WORK INSTRUCTION →
Determine the number of lines in the listing below that hold the word "return". Write the number alone.

DATA LISTING →
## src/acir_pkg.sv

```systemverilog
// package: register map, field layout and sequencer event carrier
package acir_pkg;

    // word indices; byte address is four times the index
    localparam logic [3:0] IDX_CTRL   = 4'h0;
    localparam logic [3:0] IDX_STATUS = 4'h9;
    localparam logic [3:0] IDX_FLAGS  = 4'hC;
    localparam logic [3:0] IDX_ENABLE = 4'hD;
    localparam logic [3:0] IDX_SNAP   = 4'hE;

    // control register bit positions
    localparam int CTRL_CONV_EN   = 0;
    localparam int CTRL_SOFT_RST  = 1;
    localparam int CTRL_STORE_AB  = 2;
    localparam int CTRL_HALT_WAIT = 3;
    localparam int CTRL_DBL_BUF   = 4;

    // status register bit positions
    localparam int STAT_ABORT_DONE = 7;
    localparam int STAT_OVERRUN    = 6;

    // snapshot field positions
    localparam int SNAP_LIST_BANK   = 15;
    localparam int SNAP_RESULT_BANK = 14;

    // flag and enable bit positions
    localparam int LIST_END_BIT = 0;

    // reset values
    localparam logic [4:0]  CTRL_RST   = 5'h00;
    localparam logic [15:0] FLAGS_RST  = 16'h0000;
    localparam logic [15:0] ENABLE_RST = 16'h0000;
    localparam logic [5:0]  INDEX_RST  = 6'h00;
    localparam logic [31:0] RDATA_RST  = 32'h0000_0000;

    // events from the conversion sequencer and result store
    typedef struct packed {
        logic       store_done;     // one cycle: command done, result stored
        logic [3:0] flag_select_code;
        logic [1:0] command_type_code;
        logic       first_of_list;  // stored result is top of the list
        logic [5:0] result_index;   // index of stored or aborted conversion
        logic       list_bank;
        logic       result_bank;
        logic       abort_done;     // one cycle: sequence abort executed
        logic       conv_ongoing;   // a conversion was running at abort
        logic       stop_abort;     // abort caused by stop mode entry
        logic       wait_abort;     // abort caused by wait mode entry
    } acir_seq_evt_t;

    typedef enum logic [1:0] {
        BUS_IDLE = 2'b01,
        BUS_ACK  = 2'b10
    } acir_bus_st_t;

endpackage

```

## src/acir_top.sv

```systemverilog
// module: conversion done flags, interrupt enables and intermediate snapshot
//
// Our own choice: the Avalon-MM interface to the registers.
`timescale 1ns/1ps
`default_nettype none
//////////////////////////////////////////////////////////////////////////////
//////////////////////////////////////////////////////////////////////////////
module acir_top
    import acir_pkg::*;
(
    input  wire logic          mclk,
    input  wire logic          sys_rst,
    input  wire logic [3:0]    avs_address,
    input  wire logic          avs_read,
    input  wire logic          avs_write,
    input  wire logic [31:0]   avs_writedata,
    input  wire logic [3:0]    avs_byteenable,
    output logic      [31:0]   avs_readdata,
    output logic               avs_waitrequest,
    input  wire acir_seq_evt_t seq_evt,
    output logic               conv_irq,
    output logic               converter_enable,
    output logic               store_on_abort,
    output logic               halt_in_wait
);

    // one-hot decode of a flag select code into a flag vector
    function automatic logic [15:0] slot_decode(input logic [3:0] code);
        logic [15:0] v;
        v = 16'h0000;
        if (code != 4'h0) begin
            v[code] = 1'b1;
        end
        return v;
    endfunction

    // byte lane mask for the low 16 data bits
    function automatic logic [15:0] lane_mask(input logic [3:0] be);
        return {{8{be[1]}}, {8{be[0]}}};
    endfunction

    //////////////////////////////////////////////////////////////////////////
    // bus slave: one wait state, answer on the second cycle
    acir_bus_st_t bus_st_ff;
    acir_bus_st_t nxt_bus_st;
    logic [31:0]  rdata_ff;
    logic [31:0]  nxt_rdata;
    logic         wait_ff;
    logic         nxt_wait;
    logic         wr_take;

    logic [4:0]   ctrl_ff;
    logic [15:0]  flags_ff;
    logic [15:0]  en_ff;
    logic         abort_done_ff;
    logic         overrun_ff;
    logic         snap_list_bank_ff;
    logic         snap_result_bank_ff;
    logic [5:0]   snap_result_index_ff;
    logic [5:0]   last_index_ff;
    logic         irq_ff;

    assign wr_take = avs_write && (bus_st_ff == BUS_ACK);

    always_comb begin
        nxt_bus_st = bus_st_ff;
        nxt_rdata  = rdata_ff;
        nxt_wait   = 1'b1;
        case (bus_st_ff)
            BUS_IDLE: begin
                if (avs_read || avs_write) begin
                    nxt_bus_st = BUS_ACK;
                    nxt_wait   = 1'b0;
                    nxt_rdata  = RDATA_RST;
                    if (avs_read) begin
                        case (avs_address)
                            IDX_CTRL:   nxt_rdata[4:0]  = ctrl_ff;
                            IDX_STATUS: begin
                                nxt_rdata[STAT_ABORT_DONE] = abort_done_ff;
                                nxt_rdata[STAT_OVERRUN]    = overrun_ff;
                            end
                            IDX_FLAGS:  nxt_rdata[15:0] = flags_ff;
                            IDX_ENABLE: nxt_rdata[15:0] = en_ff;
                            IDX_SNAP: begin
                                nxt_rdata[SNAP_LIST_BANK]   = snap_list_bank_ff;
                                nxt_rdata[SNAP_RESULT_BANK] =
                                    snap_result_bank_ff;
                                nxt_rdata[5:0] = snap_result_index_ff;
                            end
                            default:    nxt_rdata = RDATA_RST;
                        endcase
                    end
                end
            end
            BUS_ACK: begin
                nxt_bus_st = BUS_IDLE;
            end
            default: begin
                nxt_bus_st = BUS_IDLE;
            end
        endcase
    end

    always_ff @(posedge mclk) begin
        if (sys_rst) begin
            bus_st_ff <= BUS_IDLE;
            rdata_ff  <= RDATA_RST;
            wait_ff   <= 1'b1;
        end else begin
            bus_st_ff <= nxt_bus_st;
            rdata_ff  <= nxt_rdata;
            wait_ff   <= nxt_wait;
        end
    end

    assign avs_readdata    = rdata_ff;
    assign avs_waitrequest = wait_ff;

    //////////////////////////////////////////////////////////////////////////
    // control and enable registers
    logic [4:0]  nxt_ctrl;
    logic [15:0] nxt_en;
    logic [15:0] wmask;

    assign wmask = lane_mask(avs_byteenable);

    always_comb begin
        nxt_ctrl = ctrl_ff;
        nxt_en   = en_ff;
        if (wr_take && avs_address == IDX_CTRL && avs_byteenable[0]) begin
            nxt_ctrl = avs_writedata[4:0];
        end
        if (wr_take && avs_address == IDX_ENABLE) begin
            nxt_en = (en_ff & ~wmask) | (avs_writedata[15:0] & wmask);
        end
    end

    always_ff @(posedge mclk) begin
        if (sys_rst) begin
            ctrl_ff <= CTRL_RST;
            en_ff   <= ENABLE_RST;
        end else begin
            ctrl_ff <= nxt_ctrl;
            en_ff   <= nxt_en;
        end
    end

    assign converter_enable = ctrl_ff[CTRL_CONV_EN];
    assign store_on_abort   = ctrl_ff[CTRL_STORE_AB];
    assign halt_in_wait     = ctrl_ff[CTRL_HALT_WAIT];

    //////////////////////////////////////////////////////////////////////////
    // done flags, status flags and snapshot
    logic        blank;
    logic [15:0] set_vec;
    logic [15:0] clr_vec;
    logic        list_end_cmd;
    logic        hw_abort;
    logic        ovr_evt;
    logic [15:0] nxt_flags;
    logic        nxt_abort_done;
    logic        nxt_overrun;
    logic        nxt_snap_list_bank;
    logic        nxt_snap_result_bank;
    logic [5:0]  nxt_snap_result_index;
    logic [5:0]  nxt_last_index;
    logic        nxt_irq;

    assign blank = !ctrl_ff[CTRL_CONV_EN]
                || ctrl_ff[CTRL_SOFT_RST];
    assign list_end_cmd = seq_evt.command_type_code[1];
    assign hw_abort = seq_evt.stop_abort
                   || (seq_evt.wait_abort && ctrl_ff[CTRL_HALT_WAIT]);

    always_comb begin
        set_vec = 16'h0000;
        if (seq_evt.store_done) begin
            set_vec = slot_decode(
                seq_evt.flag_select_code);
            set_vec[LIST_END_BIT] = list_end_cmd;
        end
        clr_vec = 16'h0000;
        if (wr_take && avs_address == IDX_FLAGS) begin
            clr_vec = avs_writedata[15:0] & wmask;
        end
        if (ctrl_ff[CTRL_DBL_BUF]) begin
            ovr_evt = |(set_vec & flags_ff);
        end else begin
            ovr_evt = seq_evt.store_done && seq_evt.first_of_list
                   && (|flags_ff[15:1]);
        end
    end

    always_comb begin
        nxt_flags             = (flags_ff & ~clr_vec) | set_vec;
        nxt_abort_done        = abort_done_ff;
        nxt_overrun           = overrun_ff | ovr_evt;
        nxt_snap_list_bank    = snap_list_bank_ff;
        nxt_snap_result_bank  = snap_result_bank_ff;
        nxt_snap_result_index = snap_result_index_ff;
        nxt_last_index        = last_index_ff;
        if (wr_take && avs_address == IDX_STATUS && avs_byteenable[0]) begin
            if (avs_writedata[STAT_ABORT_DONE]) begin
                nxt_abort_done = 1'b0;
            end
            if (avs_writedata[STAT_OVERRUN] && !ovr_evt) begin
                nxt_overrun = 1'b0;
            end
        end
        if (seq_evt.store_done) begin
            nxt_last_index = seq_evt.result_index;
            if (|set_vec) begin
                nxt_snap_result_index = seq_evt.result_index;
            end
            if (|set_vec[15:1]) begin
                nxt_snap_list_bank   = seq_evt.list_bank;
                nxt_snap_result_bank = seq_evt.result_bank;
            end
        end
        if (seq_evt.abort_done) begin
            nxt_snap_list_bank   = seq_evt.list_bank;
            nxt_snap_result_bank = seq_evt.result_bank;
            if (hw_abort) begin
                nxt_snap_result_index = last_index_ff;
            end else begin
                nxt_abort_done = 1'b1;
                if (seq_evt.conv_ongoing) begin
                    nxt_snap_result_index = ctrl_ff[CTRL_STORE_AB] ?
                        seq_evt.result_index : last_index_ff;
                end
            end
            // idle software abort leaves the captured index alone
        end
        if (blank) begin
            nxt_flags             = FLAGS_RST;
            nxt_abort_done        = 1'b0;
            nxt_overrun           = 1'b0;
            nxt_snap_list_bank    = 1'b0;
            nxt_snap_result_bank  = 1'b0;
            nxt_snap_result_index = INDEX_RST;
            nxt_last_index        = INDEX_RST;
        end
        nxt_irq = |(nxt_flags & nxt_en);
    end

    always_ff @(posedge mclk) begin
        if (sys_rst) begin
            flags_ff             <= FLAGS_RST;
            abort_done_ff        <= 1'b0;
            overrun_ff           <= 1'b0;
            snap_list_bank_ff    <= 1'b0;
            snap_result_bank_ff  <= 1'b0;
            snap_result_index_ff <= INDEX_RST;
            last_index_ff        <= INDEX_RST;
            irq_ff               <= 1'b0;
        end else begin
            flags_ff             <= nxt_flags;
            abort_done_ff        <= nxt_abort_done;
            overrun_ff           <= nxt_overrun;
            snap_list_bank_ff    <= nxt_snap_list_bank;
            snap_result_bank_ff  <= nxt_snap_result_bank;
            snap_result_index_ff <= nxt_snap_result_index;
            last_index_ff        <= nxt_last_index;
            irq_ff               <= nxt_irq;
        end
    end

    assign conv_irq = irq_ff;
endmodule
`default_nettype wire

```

* * *

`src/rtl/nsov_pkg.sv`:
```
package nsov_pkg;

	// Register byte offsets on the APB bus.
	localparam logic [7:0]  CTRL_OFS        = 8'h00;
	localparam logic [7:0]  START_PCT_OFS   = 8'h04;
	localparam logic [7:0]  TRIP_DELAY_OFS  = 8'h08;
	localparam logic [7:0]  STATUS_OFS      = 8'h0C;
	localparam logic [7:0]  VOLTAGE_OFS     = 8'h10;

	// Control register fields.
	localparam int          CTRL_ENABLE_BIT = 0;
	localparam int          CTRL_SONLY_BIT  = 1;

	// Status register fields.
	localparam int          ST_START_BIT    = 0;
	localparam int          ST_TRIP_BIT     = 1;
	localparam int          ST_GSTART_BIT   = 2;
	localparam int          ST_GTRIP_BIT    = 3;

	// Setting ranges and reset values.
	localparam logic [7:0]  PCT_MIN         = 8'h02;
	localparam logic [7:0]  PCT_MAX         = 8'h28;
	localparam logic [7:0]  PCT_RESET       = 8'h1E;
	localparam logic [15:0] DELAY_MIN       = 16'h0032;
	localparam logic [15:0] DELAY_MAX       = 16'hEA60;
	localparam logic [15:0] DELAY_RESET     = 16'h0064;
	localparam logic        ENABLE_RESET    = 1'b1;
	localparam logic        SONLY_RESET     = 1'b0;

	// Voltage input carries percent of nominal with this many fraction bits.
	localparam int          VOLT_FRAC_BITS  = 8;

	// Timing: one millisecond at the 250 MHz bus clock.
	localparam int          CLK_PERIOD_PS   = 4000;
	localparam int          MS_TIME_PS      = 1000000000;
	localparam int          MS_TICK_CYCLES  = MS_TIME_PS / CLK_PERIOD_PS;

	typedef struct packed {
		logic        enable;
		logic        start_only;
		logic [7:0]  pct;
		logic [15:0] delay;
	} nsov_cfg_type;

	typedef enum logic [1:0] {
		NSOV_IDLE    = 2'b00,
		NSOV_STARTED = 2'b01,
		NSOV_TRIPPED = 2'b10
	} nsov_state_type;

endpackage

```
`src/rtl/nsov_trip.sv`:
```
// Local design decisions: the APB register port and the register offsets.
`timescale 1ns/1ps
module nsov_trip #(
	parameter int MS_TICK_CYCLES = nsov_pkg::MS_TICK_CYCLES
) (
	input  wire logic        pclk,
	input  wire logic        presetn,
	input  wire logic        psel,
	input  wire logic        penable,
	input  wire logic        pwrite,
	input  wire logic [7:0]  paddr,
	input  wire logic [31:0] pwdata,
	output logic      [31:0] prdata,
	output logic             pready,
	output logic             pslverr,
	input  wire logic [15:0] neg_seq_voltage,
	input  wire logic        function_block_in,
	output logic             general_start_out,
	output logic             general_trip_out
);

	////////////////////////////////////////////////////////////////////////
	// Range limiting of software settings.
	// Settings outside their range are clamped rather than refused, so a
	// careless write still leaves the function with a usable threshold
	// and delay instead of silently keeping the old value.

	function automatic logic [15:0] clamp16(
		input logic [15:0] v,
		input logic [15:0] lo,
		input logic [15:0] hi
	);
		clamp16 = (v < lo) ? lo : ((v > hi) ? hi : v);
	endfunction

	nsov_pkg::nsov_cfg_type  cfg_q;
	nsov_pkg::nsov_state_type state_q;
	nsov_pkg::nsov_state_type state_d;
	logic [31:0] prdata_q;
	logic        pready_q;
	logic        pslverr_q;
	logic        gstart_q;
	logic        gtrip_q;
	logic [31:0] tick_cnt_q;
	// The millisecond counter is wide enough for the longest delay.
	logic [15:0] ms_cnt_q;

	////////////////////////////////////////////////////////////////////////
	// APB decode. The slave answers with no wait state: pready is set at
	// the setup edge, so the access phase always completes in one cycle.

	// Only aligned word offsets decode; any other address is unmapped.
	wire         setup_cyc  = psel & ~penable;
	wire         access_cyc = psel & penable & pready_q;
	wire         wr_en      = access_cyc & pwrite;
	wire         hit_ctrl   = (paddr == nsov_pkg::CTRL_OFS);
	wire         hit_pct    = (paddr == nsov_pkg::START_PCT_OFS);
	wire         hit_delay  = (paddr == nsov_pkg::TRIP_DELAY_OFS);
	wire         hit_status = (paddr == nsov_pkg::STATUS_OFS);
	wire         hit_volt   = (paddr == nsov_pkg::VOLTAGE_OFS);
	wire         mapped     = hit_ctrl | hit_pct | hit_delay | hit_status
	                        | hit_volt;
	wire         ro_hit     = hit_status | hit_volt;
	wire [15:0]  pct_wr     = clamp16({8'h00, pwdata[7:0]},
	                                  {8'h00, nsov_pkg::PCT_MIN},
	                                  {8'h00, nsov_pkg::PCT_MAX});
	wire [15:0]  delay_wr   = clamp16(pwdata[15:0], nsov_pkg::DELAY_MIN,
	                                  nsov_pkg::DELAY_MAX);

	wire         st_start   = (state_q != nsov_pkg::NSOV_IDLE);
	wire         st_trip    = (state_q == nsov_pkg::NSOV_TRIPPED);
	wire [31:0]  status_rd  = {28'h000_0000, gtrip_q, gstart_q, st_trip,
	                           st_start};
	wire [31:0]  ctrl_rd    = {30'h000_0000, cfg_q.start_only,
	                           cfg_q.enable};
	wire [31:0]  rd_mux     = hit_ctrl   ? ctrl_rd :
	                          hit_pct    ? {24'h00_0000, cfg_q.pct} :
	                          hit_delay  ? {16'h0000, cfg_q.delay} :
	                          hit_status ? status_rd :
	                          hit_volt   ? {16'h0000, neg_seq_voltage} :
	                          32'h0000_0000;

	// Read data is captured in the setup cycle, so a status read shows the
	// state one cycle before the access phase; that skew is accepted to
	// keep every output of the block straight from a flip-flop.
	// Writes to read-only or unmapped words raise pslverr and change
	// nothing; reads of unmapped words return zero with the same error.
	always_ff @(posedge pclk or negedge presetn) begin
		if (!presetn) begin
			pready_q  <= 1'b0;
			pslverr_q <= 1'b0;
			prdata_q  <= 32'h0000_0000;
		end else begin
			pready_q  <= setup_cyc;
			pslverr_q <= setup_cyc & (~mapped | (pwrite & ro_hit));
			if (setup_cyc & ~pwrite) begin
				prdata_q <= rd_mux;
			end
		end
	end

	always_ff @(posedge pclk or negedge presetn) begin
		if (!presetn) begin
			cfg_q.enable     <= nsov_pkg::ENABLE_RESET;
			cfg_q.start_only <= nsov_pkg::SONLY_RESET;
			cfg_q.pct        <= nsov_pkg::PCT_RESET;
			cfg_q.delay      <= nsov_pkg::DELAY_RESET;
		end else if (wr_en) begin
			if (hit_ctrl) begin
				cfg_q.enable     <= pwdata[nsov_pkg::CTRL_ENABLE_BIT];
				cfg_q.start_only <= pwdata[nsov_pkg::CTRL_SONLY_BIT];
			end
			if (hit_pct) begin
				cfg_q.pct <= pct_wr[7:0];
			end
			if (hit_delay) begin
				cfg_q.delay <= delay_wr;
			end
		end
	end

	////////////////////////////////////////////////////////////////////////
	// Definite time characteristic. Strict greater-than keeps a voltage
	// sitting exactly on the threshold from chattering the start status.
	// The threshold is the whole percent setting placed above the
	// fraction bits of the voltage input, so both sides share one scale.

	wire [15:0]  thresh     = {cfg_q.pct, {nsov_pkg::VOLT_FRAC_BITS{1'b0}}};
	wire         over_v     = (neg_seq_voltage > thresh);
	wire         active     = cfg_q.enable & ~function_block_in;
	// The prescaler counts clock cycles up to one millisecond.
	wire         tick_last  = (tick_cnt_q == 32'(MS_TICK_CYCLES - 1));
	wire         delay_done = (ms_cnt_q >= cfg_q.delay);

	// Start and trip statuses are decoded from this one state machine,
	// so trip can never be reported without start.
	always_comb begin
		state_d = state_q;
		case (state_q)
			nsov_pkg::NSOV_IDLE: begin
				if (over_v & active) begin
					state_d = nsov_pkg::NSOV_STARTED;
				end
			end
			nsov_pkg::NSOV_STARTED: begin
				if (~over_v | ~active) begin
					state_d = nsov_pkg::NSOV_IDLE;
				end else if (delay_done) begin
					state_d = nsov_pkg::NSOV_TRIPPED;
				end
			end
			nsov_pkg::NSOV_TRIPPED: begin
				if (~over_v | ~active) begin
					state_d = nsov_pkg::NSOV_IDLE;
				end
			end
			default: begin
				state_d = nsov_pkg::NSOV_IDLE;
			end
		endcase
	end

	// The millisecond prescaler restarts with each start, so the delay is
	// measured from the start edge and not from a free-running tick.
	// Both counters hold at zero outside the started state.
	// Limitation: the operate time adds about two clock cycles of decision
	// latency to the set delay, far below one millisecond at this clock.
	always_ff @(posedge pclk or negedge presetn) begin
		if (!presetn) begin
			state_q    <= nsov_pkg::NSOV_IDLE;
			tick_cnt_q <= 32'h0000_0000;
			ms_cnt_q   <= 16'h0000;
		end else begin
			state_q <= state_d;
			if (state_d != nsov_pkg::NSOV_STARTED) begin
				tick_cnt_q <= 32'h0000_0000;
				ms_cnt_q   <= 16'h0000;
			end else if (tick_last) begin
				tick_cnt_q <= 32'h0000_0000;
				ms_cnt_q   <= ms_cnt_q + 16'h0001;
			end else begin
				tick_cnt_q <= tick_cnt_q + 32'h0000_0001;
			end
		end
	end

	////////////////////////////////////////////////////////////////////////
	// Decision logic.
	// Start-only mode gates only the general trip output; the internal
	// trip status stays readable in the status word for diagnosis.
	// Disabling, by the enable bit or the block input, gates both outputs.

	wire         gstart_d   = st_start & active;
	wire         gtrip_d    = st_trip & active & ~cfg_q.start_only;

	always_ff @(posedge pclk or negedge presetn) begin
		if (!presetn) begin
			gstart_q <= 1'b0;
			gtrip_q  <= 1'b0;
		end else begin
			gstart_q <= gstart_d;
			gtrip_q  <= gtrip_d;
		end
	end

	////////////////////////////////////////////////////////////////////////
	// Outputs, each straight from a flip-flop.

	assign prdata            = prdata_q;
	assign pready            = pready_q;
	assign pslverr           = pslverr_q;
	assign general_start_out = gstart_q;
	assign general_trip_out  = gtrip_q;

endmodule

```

WRITTEN RESPONSE →
3